Comprensorio ionico messinese, al via a marzo i lavori di metanizzazione

Nuova missione a Palermo degli amministratori jonici, finalizzata a sbloccare l’iter per l’inizio dei lavori di metanizzazione da Scaletta a S. Alessio, compresi i centri dell’entroterra. Oggetto dell’incontro con il dirigente generale dell’Assessorato all’Energia, Maurizio Pirillo, lo stop della Regione al decreto di finanziamento agli Enti locali in seguito al ricorso del Comune di Petralia Sottana, in provincia di Palermo, che era stato escluso e al quale il Cga ha dato ragione.
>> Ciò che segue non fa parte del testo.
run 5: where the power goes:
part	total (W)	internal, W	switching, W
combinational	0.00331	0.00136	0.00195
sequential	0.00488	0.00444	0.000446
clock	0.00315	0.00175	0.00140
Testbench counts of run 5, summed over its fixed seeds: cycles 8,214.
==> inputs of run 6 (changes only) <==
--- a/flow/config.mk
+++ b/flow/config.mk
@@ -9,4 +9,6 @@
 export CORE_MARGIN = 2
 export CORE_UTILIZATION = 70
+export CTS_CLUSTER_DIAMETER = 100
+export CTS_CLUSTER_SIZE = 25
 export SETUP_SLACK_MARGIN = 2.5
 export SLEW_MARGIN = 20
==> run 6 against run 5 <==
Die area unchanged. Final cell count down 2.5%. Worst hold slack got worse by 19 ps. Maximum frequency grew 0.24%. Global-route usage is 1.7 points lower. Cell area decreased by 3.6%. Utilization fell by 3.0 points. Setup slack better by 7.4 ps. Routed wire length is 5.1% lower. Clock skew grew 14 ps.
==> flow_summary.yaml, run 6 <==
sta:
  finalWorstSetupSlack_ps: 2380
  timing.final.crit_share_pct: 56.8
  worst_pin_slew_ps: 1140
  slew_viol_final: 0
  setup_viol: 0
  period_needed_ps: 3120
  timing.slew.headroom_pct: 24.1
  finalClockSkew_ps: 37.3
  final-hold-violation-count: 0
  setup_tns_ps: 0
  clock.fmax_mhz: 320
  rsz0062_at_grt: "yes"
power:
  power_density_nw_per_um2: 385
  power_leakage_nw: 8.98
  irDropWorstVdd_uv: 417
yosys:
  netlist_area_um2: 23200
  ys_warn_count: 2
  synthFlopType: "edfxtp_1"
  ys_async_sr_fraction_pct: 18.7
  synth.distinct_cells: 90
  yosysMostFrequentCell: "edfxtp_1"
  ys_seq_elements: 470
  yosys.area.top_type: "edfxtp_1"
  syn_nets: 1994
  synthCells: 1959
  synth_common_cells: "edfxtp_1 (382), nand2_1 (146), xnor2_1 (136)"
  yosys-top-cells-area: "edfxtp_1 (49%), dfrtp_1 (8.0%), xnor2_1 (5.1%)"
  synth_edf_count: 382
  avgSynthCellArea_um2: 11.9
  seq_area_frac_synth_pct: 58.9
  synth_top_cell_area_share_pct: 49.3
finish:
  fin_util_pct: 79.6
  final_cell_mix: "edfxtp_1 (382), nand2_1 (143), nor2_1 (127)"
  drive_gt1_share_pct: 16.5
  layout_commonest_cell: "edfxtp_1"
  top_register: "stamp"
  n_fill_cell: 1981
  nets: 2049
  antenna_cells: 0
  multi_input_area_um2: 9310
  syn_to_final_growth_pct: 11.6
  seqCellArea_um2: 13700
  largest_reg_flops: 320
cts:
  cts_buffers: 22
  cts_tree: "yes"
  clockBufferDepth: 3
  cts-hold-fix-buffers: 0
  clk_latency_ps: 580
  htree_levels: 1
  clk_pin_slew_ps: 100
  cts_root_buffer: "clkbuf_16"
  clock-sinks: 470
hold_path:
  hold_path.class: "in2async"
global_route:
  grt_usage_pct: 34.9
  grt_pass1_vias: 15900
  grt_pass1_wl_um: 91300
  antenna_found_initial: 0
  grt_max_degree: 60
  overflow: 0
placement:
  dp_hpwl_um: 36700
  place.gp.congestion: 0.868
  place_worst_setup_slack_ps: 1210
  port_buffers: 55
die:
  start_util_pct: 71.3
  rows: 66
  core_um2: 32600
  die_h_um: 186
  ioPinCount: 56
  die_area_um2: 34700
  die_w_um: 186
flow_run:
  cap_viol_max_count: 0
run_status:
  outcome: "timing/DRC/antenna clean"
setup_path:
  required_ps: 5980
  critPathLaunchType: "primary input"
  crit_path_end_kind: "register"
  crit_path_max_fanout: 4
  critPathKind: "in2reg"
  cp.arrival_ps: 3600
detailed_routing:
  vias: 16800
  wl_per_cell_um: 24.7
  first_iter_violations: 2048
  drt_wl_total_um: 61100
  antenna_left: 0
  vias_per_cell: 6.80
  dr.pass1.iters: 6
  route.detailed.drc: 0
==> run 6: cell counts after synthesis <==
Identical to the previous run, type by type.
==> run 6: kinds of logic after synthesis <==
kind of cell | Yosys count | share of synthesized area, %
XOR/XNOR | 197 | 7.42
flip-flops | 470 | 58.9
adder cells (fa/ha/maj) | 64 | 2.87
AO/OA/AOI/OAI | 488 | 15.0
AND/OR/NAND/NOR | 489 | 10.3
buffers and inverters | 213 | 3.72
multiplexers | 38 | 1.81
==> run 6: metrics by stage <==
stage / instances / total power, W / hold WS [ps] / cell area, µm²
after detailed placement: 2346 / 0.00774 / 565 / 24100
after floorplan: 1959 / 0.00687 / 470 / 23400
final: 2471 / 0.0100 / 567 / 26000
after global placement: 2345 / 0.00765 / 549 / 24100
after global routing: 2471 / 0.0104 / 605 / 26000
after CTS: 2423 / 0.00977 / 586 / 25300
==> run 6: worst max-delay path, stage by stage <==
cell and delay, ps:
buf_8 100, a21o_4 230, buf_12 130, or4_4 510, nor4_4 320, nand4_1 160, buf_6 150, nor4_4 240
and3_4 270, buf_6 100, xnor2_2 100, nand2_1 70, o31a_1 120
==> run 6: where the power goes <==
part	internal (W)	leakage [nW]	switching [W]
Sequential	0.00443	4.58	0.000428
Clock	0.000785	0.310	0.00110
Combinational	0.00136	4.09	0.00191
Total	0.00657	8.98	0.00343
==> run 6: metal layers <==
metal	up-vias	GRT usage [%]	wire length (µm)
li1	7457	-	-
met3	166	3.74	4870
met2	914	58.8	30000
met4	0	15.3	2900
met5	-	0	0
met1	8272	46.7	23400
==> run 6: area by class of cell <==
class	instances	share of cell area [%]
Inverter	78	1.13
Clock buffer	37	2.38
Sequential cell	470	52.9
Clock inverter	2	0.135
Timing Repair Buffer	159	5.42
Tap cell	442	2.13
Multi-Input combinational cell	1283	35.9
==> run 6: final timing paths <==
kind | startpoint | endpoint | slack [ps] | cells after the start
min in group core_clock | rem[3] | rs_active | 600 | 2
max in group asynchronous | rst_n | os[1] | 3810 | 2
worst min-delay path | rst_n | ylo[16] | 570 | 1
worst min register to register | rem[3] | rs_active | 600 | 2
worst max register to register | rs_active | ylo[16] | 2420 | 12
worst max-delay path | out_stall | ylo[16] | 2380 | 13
This is an optimization exercise on Yosys and OpenROAD, whose aim is small area, a short achievable clock period and few clock cycles, not a production implementation.
No run shown here included a check of the RTL's function; only the layout flow was run.
Power and IR drop assume default switching activity.

## flow/design.v (module list and top-level ports; edited modules follow where they fit)
// module sixteen_lane_string_hash: 7988 lines
module sixteen_lane_string_hash (
  input  wire logic                         clk,
  input  wire logic                         rst,
  input  wire logic                         s_tvalid,
  output      logic                         s_tready,
  input  wire logic [slsh_pkg::S_DATA_W-1:0] s_tdata,    
  input  wire logic                         s_tuser,    
  input  wire logic                         s_tlast,    
  output      logic                         m_tvalid,
  input  wire logic                         m_tready,
  output      logic [slsh_pkg::M_DATA_W-1:0] m_tdata,    
  output      logic                         m_tlast     
);
  // ...
==> flow/flow/run.sh <==
#!/bin/bash
# Standard layout with two changes:
#  - between synthesis and floorplan, flow/polarity.py pushes inverters through
#    full-adder cells (a full adder is self-dual), removing most of the inverters
#    synthesis leaves between the adders of the carry-save trees; registers are
#    not touched;
#  - timing repair aims for the setup margin in flow/margin (ns) instead of the
#    default, so that the achieved period is pushed below the clock period.
# The constraints (constraint.sdc) are the standard flow's, unchanged.
set -euo pipefail
work=$(pwd)
res=$work/orfs/results/${FLOW_PLATFORM:-sky130hd}/sixteen_lane_string_hash/base
margin=$(cat flow/margin 2>/dev/null || echo 0)
bash standard.sh synth > "$work/synth.log" 2>&1
cp "$res/1_2_yosys.v" "$work/1_2_yosys.orig.v"
python3 flow/polarity.py "$work/1_2_yosys.orig.v" "$res/1_2_yosys.v" > "$work/polarity.log" 2>&1
bash standard.sh "SETUP_SLACK_MARGIN=$margin" finish > "$work/layout.log" 2>&1
test -f out/final.def
==> flow/flow/margin <==
11
==> flow/flow/polarity.py <==
#!/usr/bin/env python3
"""Pushes inverters through full-adder cells.

A full adder is self-dual: FA(~a, ~b, ~c) = (~sum, ~cout). Synthesis leaves many
inverters between full adders; this chooses, for each full adder, whether it
works on its signals' complements, so that as few nets as possible need an
inverted copy, then rewrites the netlist with one inverter per such net.
usage: polarity.py in.v out.v
"""
import re, sys, random

INV = 'sky130_fd_sc_hd__inv_1'
FA_TYPES = ('sky130_fd_sc_hd__fa_1', 'sky130_fd_sc_hd__fa_2', 'sky130_fd_sc_hd__fa_4')
OUT_PINS = {'X', 'Y', 'Q', 'Q_N', 'SUM', 'COUT', 'HI', 'LO'}
INV_TYPES = ('sky130_fd_sc_hd__inv_1', 'sky130_fd_sc_hd__inv_2', 'sky130_fd_sc_hd__inv_4',
             'sky130_fd_sc_hd__clkinv_1', 'sky130_fd_sc_hd__clkinv_2')

src = open(sys.argv[1]).read()
mstart = src.index('module ')
mend = src.rindex('endmodule')
body = src[mstart:mend]

cell_re = re.compile(r'^\s*(sky130_fd_sc_hd__\w+)\s+(\S+)\s*\((.*?)\);\s*$', re.S | re.M)
pin_re = re.compile(r'\.(\w+)\(\s*(.*?)\s*\)\s*(?:,|$)', re.S)

cells = []   # [type, name, [(pin, net)]]
spans = []
for m in cell_re.finditer(body):
    pins = pin_re.findall(m.group(3))
    cells.append([m.group(1), m.group(2), pins])
    spans.append((m.start(), m.end()))
if 'assign ' in body:
    sys.exit('netlist has assign statements')

ports = set()
for m in re.finditer(r'^\s*(input|output|inout)\s+(?:\[[^\]]*\]\s*)?(\S+)\s*;', body, re.M):
    ports.add(m.group(2))

def is_port_net(n):
    base = n.split('[')[0].strip()
    return base in ports or n in ports

driver = {}     # net -> (cell index, pin)
loads = {}      # net -> [(cell index, pin)]
for i, (t, name, pins) in enumerate(cells):
    for p, n in pins:
        if not n:
            continue
        if p in OUT_PINS:
            driver[n] = (i, p)
        else:
            loads.setdefault(n, []).append((i, p))

def is_inv(i):
    return cells[i][0] in INV_TYPES

def inv_in(i):
    return dict(cells[i][2])['A']

def root(n):
    par = 0
    seen = 0
    while n in driver and is_inv(driver[n][0]) and not is_port_net(n):
        n = inv_in(driver[n][0])
        par ^= 1
        seen += 1
        if seen > 1000:
            raise SystemExit('inverter loop')
    return n, par

fa = [i for i, c in enumerate(cells) if c[0] in FA_TYPES]
fa_set = set(fa)
# FAs that may not flip: an output is a port
fixed = set()
for i in fa:
    for p, n in cells[i][2]:
        if p in OUT_PINS and is_port_net(n):
            fixed.add(i)

# logical loads: every non-inverter load pin (and inverter loads driving ports), by root
# each load: (cell index or -1, pin, base net, parity)
ll = []
for i, (t, name, pins) in enumerate(cells):
    if is_inv(i):
        out = dict(pins)['Y']
        if is_port_net(out):
            b, par = root(dict(pins)['A'])
            ll.append((i, 'A', b, par))
        continue
    for p, n in pins:
        if p in OUT_PINS or not n:
            continue
        b, par = root(n)
        ll.append((i, p, b, par))
# output ports driven through inverters are loads of their own; port nets driven directly are fine.

p = {i: 0 for i in fa}
def drv_flip(b):
    d = driver.get(b)
    if d and d[0] in fa_set:
        return p[d[0]]
    return 0

by_base = {}
for k, (i, pin, b, par) in enumerate(ll):
    by_base.setdefault(b, []).append(k)
fa_loads = {i: [] for i in fa}   # load entries on FA inputs
for k, (i, pin, b, par) in enumerate(ll):
    if i in fa_set:
        fa_loads[i].append(k)
fa_outs = {i: [n for pp, n in cells[i][2] if pp in OUT_PINS and n] for i in fa}

def need(k):
    i, pin, b, par = ll[k]
    v = par ^ drv_flip(b)
    if i in fa_set:
        v ^= p[i]
    return v

def net_cost(b):
    return 1 if any(need(k) for k in by_base.get(b, [])) else 0

def cost_around(i):
    nets = set(ll[k][2] for k in fa_loads[i]) | set(fa_outs[i])
    return sum(net_cost(b) for b in nets), nets

total = sum(net_cost(b) for b in by_base)
before = sum(1 for c in cells if c[0] in INV_TYPES)
random.seed(1)
improved = True
rounds = 0
while improved and rounds < 50:
    improved = False
    rounds += 1
    order = fa[:]
    random.shuffle(order)
    for i in order:
        if i in fixed:
            continue
        c0, nets = cost_around(i)
        p[i] ^= 1
        c1 = sum(net_cost(b) for b in nets)
        if c1 < c0:
            improved = True
        elif c1 == c0 and random.random() < 0.3:
            pass
        else:
            p[i] ^= 1
# annealing from the greedy result, keeping the best assignment seen
import math
free = [i for i in fa if i not in fixed]
cur = sum(net_cost(b) for b in by_base)
best = cur
bestp = dict(p)
steps = 100 * len(free)
for step in range(steps):
    T = 0.6 * (1 - step / steps) + 0.01
    i = random.choice(free)
    c0, nets = cost_around(i)
    p[i] ^= 1
    c1 = sum(net_cost(b) for b in nets)
    dlt = c1 - c0
    if dlt <= 0 or random.random() < math.exp(-dlt / T):
        cur += dlt
        if cur < best:
            best = cur
            bestp = dict(p)
    else:
        p[i] ^= 1
p = bestp
after = sum(net_cost(b) for b in by_base)
sys.stderr.write('inverters before %d, inverted nets after %d (%d rounds)\n' % (before, after, rounds))

# rewrite: new pin connections for non-inverter cells; inverters rebuilt
newnet = {}   # base net -> inverted net name
newinv = []
cnt = 0
def inverted(b):
    global cnt
    if b not in newnet:
        cnt += 1
        nn = '_pol_n%d_' % cnt
        newnet[b] = nn
        newinv.append(('_pol_i%d_' % cnt, b, nn))
    return newnet[b]

conn = {}   # (cell index, pin) -> net
for k, (i, pin, b, par) in enumerate(ll):
    conn[(i, pin)] = inverted(b) if need(k) else b

out_cells = []
keep = [True] * len(cells)
for i, (t, name, pins) in enumerate(cells):
    if is_inv(i):
        outn = dict(pins)['Y']
        if not is_port_net(outn):
            keep[i] = False
            continue
    newpins = []
    for pp, n in pins:
        if pp in OUT_PINS or not n:
            newpins.append((pp, n))
        else:
            newpins.append((pp, conn.get((i, pp), n)))
    cells[i][2] = newpins

def esc(n):
    return n + ' ' if n.startswith('\\') else n

def fmt(t, name, pins):
    return '  %s %s (\n%s\n  );' % (t, esc(name), ',\n'.join('    .%s(%s)' % (pp, esc(n)) for pp, n in pins))

pieces = []
last = 0
for i, (a, e) in enumerate(spans):
    pieces.append(body[last:a])
    if keep[i]:
        pieces.append('\n' + fmt(*cells[i]))
    last = e
pieces.append(body[last:])
nb = ''.join(pieces)
decl = ''.join('  wire %s;\n' % nn for _, _, nn in newinv)
invs = ''.join('\n' + fmt(INV, name, [('A', b), ('Y', nn)]) for name, b, nn in newinv)
# put declarations after the port list
hdr_end = nb.index(');') + 2
nb = nb[:hdr_end] + '\n' + decl + nb[hdr_end:] + invs + '\n'
open(sys.argv[2], 'w').write(src[:mstart] + nb + src[mend:])
sys.stderr.write('wrote %d inverters\n' % len(newinv))
==> flow/standard.sh <==
#!/bin/bash
# synth_recipe.tcl (not shown) runs the flow's synth.tcl, then flattens the netlist and writes it again
# the make line also repeats each setting of config.mk as NAME=value (left out here)
make -C /OpenROAD-flow-scripts/flow DESIGN_CONFIG=/design/flow/config.mk WORK_HOME=/design/flow/orfs CLKGATE_MAP_FILE= SYNTH_SCRIPT=/design/flow/synth_recipe.tcl "${@:-finish}"
==> flow/config.mk <==
export PLATFORM = sky130hd
export DESIGN_NAME = sixteen_lane_string_hash
export DESIGN_NICKNAME = sixteen_lane_string_hash
export VERILOG_FILES = /design/flow/design.v
export SDC_FILE = /design/flow/constraint.sdc
export NUM_CORES = 4
export LEC_CHECK = 0
export CAP_MARGIN = 20
export CORE_MARGIN = 2
export CORE_UTILIZATION = 40
export SLEW_MARGIN = 20
==> flow/constraint.sdc <==
create_clock -name core_clock -period 17.0 [get_ports {clk}]
set_input_delay 3.4000 -clock core_clock [delete_from_list [all_inputs] [get_ports {clk}]]
set_output_delay 3.4000 -clock core_clock [all_outputs]
set_load 0.01 [all_outputs]
==> flow_summary.toml, run 1 <==
[placement]
place.gp.congestion = 1.026
dp_cells = 12290
pre_cts_slack_ns = 11.09

[timing]
final.setup.tns_ns = 0
worst_slew_pin_slew_ns = 1.264
period_minus_slack_ns = 5.971
slew_headroom = 0.1575
setup_violations = 0
rsz0062_at_grt = "true"

[cts]
cts.path.max_buffers = 3
ctsResizeCount = 7
htreeDepth = 3
cts-hold-fix-buffers = 0
cts_tree = "done"
clk_pin_slew_ns = 0.06

[power]
clk-power_mw = 2.42
p_leak_nw = 41.71
intPower_mw = 9.803
p_comb_mw = 14.9
netSwitchingPower_mw = 9.675
pwr-share-comb = 0.763
ir_worst_vdd_v = 0.0002594
top_power_group = "combinational logic"

[cells_and_area]
stdcell_area_mm2 = 0.1020
largest_class = "multi-input gates"
nets = 11960
seq_cells = 738
clock_buffers = 127

[critical_path]
crit_cells = 4
crit_start = "a_w[17]"
critical-path-max-stage-delay_ns = 0.62
crit_chain = "inv_1 > ha_1 > o21ai_1 > clkdlybuf4s50_1"
slowest_stage = "clkdlybuf4s50_1"

[min_path]
hp-class = "flop to flop"
hold_path_depth = 2
min_from = "sl_last[4]"

[routing]
num_vias = 73130
drt_first_iter_violations = 6517
met2_length_um = 152300

[global_routing]
met1_usage = 0.3700
track_usage = 0.2878
grt_max_degree = 65

[synth]
syn_inst = 9346

[outcome]
outcome = "no timing/DRC/antenna violations"
==> run 2: changes to the inputs <==
--- a/flow/design.v
+++ b/flow/design.v
@@ -105,37 +105,37 @@
   output      logic                         m_tvalid,
   input  wire logic                         m_tready,
   output      logic [slsh_pkg::M_DATA_W-1:0] m_tdata,    
   output      logic                         m_tlast     
 );
   localparam int L = slsh_pkg::LANES;
   localparam int W = slsh_pkg::LANE_W;
   logic                r_v, r_user, r_last;
-  logic [slsh_pkg::SYM_W-1:0] r_byte;
+  slsh_pkg::sym_code_t r_code;
   logic                k_v, k_user, k_last;
-  logic [slsh_pkg::SYM_W-1:0] k_byte;
-  slsh_pkg::sym_code_t r_code;    
+  slsh_pkg::sym_code_t k_code;
+  slsh_pkg::sym_code_t in_code;
   logic                in_fire;
   logic                go;        
   logic                take;      
   logic                space_ok;  
   slsh_pkg::sym_code_t [L-1:0] sl_code;
   logic [L-1:0]                sl_user;
   logic [L:0]                  sl_last;
   logic [L-1:0][W-1:0] lanes;
   logic [L-1:0][W-1:0] lanes_upd;
   logic                rst_q;   
   logic                a_v, b_v;
   logic [W-1:0]        a_w, b_w;
   slsh_pkg::lane_idx_t a_i, b_i;
   logic                push, pop;
   logic [W-1:0]        o_w;
   slsh_pkg::lane_idx_t o_i;
-  assign r_code   = slsh_pkg::code_of(r_byte);
+  assign in_code  = slsh_pkg::code_of(s_tdata);
   assign s_tready = !k_v;
   assign in_fire  = s_tvalid && !k_v;
   assign go       = !b_v;
   assign space_ok = !(|sl_last[L-2:0]);
   assign take     = go && r_v && !sl_last[0] && (!r_last || space_ok);
   always_ff @(posedge clk) begin
     rst_q <= rst;
   end
@@ -154,27 +154,27 @@
       end else if (in_fire) begin
         k_v <= 1'b1;
       end
     end
   end
   always_ff @(posedge clk) begin
     if (!r_v || take) begin
       if (k_v) begin
-        r_byte <= k_byte;
+        r_code <= k_code;
         r_user <= k_user;
         r_last <= k_last;
       end else begin
-        r_byte <= s_tdata;
+        r_code <= in_code;
         r_user <= s_tuser;
         r_last <= s_tlast;
       end
     end
     if (in_fire) begin
-      k_byte <= s_tdata;
+      k_code <= in_code;
       k_user <= s_tuser;
       k_last <= s_tlast;
     end
   end
   always_ff @(posedge clk) begin
     if (rst) begin
       sl_user <= '0;
       sl_last <= '0;
==> flow/run.sh (new file) <==
#!/bin/bash
# synth_recipe.tcl (not shown) runs the flow's synth.tcl, then flattens the netlist and writes it again
# the make line also repeats each setting of config.mk as NAME=value (left out here)
make -C /OpenROAD-flow-scripts/flow DESIGN_CONFIG=/design/flow/config.mk WORK_HOME=/design/flow/orfs CLKGATE_MAP_FILE= SYNTH_SCRIPT=/design/flow/synth_recipe.tcl finish
removed: flow/flow/run.sh
removed: flow/flow/margin
removed: flow/flow/polarity.py
removed: flow/standard.sh
==> flow_summary.toml, run 2 <==
[die]
num_io_pins = 121
initial_utilization = 0.4018
num_rows = 183
fp.dieH_um = 503.3
dieArea_mm2 = 0.2533
fp.dieW_um = 503.3
core_mm2 = 0.2482

[routing]
finalWirelength_um = 345400
met1Wirelength_um = 144200
drc_errors = 0
ant_nets = 0
drt_first_iter_violations = 7256
viasPerCell = 5.468
num_vias = 78920
met2_length_um = 150600
top_layer = "met5"
wire_per_inst_um = 23.93
dr_wl_met3_um = 30340
drt-pass1-iter-count = 6

[cells_and_area]
drive_above_1_share = 0.03767
final_common_cell = "inv_1"
top_regs = "lanes (512), sl_code (96)"
largest_reg_flops = 512
fill_cells = 24210
nets = 13550
area_growth_pct = 8.466
top_register = "lanes"
mostFrequentLayoutCells = "2667 x inv_1, 1552 x fa_1, 979 x ha_1, 946 x nand2_1, 816 x a21oi_1"

[global_routing]
grt_max_degree = 112
grt_pass1_wl_um = 519200
track_usage = 0.2745
antenna_found_initial = 23
first_global_vias = 80850
grt_overflow = 0

[cts]
clock-sinks = 734
htreeDepth = 3
cts_made_buffers = 101
cts_tree = "done"
cts-hold-fix-buffers = 0
clkLatencyLatePin_ns = 0.80
clk_pin_slew_ns = 0.06
ctsResizeCount = 0
root_buffer = "clkbuf_16"
cts.path.max_buffers = 3
post_cts_buffers = 0

[synth]
yosysMostFrequentCell = "inv_1"
ys_ff_latch = 734
synth.yosys.seq_area_share = 0.1658
synth_top_area_cell = "fa_1"
synth_warnings = 1
synth_common_cells = "2668 x inv_1, 1552 x fa_1, 979 x ha_1, 946 x nand2_1, 818 x a21oi_1"
syn_inst = 11000
synth_area_mm2 = 0.09973
postSynthAreaPerCell_um2 = 9.064
yosys.cell_types.count = 107
synth.area.top_cells = "fa_1 31%, ha_1 12%, dfxtp_1 11%, inv_1 10%, edfxtp_1 5.5%"
async_reset_ff_frac = 0
ys.flop_type = "dfxtp_1"
synth_edf_count = 184
synth.top_cell.area_share = 0.3115

[timing]
setup_violations = 0
finalHoldViolations = 0
worst_slew_pin_slew_ns = 1.271
hold-worst-slack_ns = 0.4225
slew_headroom = 0.1452
period_minus_slack_ns = 6.214
clock_skew_ns = 0.05354
slew_viol_final = 0
max_freq_ghz = 0.1609
final.period_utilization = 0.3655
rsz0062_at_grt = "false"
final.setup.tns_ns = 0

[placement]
hpwl_um = 281400
place.gp.congestion = 1.026
port-buffer-count = 108

[critical_path]
path_max_fanout = 5
slowest_stage = "clkdlybuf4s50_1"
cp.required_ns = 13.60
worst_r2r_path_depth = 19
worst_setup_path_start_kind = "flop"
crit_type = "flop to output pin"
critPathArrivalTime_ns = 2.81
critical-path-max-stage-delay_ns = 0.63
cp-end-kind = "output pin"
crit_chain = "o21ai_1 > a21oi_1 > inv_1 > clkdlybuf4s50_1"
r2r_slack_ns = 10.96

[min_path]
hp-class = "flop to flop"
hold_path_depth = 0

[job]
drv_cap = 0

[power]
p_leak_nw = 50.11
p_per_area_mw_per_mm2 = 162.0
ir_worst_vdd_v = 0.0003633

[outcome]
outcome = "no timing/DRC/antenna violations"
## run 2: where the power goes
part,switching [mW],internal [mW],total [mW]
clock,0.995,1.38,2.38
sequential,0.291,1.86,2.15
combinational,7.48,5.51,13.0
## run 2: cell type report
class | count | area (um^2) | share of cell area
Antenna cell | 5 | 12.51 | 0.0001157
Clock buffer | 129 | 2808 | 0.02596
Clock inverter | 62 | 810.8 | 0.007495
Inverter | 2669 | 10030 | 0.09268
Multi-Input combinational cell | 7316 | 72120 | 0.6667
Sequential cell | 734 | 16550 | 0.1530
Tap cell | 3330 | 4167 | 0.03852
Timing Repair Buffer | 187 | 1679 | 0.01552
## run 2: cell families after synthesis
kind of cell | Yosys count | synth area share
flip-flops | 734 | 0.1658
AND/OR/NAND/NOR | 2005 | 0.09234
buffers and inverters | 2964 | 0.1123
AO/OA/AOI/OAI | 2223 | 0.1458
other | 1 | 0.00003760
XOR/XNOR | 476 | 0.04180
multiplexers | 68 | 0.007415
adder cells (fa/ha/maj) | 2532 | 0.4345
## run 2: final timing paths
kind	startpoint	to
setup reg to reg	lanes[198]	lanes[223]
hold reg to reg	r_code[5]	sl_code[5]
hold / removal	r_code[5]	sl_code[5]
setup / recovery	a_w[13]	m_tdata[64]
## run 2: stage by stage
step           cells  utilization  total power, mW  area (um^2)  worst slack [ns]
6_report       14430       0.4358            17.52       108200             10.79
3_5_place_dp   14240       0.4212            14.96       104500             10.96
3_3_place_gp   14230       0.4211            14.78       104500             10.94
2_1_floorplan  11010            -            12.14        99770             9.602
4_1_cts        14430       0.4357            17.47       108200             10.57
5_1_grt        14430       0.4358            19.23       108200             10.52
## run 2: worst max-delay path, delay by kind of cell (launching register included)
kind / cells / cell delay [ns]
buffers and inverters: 2 / 1.00
flip-flops: 1 / 0.45
AO/OA/AOI/OAI: 2 / 0.58
## run 2: routing by layer
metal  vias to the layer above  track usage
li1                      35430            -
met1                     39810       0.3649
met4                        22       0.1367
met2                      2976       0.4210
met5                         -            0
met3                       676      0.06100

[separate check: timing with driven ports]
The results above use ideal ports. As a check the final layouts listed here were re-extracted and re-timed, cells and wires unchanged.
Step 1, drivers: a clkbuf_16 drives clk and a buf_2 each remaining input, both assumed.
Step 2 adds t to the input delays and takes it off the output delays; t is the mean of the earliest and latest rising clock arrival at the registers after step 1. Input paths then give back, and output paths get back, about the clock's delay inside the block.
a / b / c = ideal / step 1 / step 2; a / b = the first two.
run	t (ns)	setup slack, ns	worst hold slack (ns)	worst setup path after step 2
run 1	0.888	11.029 / 10.926 / 11.162	0.471 / 0.471 / 0.471	register to register
run 2	0.879	10.786 / 10.684 / 10.912	0.422 / 0.422 / 0.422	input to register
After both steps setup and hold are still met in every run listed.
Alla riunione erano presenti i sindaci di Fiumedinisi (Alessandro Rasconà), Pagliara (Domenico Prestipino), Nizza (Giuseppe Di Tommaso) e Antillo (Davide Paratore); gli assessori di Furci, Saverio Palato e Castelmola, Eleonora Cacopardo; il capogruppo di maggioranza di S. Teresa, Sandro Triolo. Per quanto riguarda il versante jonico messinese, parliamo di un’opera da 110milioni di euro, di cui 53 dovrebbero essere erogati agli Enti locali consorziati dalla Regione che, a loro volta, devono girarli alla ditta aggiudicataria. «Con il dirigente Pirillo – ha spiegato il sindaco di Fiumedinisi, Comune capofila, Alessandro Rasconà – abbiamo avuto un confronto serrato. Secondo lui tutto si blocca in un altro Dipartimento, alla Programmazione. Abbiamo fatto presente la necessità di trovare in tempi celeri i soldi per sbloccare la querelle – incalza Rasconà – vale a dire circa 400mila euro (destinati a Petralia Sottana) a fronte di un contributo ai Comuni per 79milioni. Abbiamo proposto di adottare lo stesso sistema usato per S. Teresa, inserito in graduatoria con riserva. Il funzionario ci ha fatto capire che da parte del suo Dipartimento c’è tutta la volontà di reperire queste somme da un’altra misura. Ma il tutto adesso passa anche dal presidente della Regione. Abbiamo paura del rimpallo di responsabilità… Abbiamo fatto pervenire una comunicazione al Governatore Rosario Crocetta, all’assessore all’Energia Marino e all’assessore alle Infrastrutture, Bartolotta, per far capire loro che questa è una priorità assoluta. Ciò nonostante sono fiducioso e contiamo di iniziare i lavori entro il 30 marzo. Abbiamo già pronto il cronopragramma da consegnare alla Regione».